**EXERCISE REQUIREMENTS:** In the records below, count every line that includes the word "setup". Provide the total alone.
--------------------------------------------------
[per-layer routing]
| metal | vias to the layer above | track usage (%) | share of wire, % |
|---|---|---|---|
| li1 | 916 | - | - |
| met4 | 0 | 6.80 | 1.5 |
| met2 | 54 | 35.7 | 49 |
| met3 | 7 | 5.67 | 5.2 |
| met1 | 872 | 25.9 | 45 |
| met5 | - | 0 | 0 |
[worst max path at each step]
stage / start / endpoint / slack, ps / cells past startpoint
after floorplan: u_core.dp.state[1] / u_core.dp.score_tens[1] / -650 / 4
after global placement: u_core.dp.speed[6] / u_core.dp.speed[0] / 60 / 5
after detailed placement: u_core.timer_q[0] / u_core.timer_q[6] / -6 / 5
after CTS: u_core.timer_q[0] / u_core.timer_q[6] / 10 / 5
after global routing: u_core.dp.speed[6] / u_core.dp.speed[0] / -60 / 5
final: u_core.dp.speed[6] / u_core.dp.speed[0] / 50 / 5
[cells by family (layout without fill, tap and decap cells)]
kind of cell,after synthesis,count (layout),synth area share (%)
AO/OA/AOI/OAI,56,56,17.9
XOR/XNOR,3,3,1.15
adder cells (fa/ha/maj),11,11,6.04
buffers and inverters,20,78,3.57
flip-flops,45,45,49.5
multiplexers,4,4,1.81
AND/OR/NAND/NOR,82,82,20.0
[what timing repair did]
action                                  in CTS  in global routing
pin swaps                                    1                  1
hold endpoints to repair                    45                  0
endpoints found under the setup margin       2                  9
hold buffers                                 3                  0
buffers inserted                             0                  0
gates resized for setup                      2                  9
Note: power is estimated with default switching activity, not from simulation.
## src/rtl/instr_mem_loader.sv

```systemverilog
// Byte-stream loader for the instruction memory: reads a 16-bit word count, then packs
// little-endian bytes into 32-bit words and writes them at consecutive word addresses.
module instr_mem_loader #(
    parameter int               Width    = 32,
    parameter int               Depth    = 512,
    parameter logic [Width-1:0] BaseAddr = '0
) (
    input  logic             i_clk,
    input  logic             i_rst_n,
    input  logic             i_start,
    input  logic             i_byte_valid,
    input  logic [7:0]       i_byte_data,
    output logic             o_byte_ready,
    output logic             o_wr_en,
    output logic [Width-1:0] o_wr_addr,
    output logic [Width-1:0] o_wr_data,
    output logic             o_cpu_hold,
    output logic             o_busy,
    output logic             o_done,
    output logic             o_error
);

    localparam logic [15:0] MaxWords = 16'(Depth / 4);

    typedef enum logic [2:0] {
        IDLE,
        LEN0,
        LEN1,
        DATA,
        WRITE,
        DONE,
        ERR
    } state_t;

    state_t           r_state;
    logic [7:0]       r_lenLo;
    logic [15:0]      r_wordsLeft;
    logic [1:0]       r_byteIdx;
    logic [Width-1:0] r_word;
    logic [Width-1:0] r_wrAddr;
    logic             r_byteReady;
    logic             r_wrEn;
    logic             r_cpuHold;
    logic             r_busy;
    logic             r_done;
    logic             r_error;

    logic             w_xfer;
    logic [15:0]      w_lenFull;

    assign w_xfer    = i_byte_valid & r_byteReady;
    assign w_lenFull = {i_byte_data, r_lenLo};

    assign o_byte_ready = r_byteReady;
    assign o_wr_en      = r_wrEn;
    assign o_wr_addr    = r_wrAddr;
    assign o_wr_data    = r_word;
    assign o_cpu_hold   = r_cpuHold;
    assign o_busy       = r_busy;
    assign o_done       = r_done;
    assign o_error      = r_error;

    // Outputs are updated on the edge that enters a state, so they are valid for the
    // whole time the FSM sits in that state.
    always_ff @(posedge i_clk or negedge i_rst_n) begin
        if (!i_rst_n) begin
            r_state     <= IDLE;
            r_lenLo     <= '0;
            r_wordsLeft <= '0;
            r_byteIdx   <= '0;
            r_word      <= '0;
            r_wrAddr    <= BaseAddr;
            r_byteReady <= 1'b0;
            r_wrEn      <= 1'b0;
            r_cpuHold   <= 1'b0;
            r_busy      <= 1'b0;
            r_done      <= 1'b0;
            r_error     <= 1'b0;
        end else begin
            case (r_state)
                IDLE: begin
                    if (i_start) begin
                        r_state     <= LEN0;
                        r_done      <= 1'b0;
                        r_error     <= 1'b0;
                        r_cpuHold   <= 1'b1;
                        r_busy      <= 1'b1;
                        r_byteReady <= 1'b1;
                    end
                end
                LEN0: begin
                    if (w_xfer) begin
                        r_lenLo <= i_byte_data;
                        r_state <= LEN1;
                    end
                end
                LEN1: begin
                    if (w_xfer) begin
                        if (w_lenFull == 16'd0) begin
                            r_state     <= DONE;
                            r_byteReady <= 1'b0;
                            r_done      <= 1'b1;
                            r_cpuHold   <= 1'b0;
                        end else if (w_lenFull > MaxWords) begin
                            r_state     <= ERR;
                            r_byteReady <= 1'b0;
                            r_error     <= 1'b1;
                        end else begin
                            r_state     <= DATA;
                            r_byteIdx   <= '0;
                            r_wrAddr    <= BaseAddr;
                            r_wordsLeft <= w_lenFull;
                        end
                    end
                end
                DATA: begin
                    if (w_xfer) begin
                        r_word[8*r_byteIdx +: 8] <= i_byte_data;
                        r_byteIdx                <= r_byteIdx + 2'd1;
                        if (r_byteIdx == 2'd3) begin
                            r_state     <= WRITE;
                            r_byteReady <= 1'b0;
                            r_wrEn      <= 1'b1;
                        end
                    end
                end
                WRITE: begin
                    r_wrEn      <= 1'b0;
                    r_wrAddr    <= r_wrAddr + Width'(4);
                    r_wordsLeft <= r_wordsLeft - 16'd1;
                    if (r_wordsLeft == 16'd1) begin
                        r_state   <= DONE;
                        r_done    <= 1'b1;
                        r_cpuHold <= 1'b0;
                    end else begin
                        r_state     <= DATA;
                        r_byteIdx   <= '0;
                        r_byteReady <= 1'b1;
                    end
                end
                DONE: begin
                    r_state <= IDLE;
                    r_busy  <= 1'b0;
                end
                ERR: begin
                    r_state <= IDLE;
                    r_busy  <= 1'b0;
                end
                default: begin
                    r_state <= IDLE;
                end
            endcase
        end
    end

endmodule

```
--------------------------------------------------
**RESPONSE TO THE TASK:** 2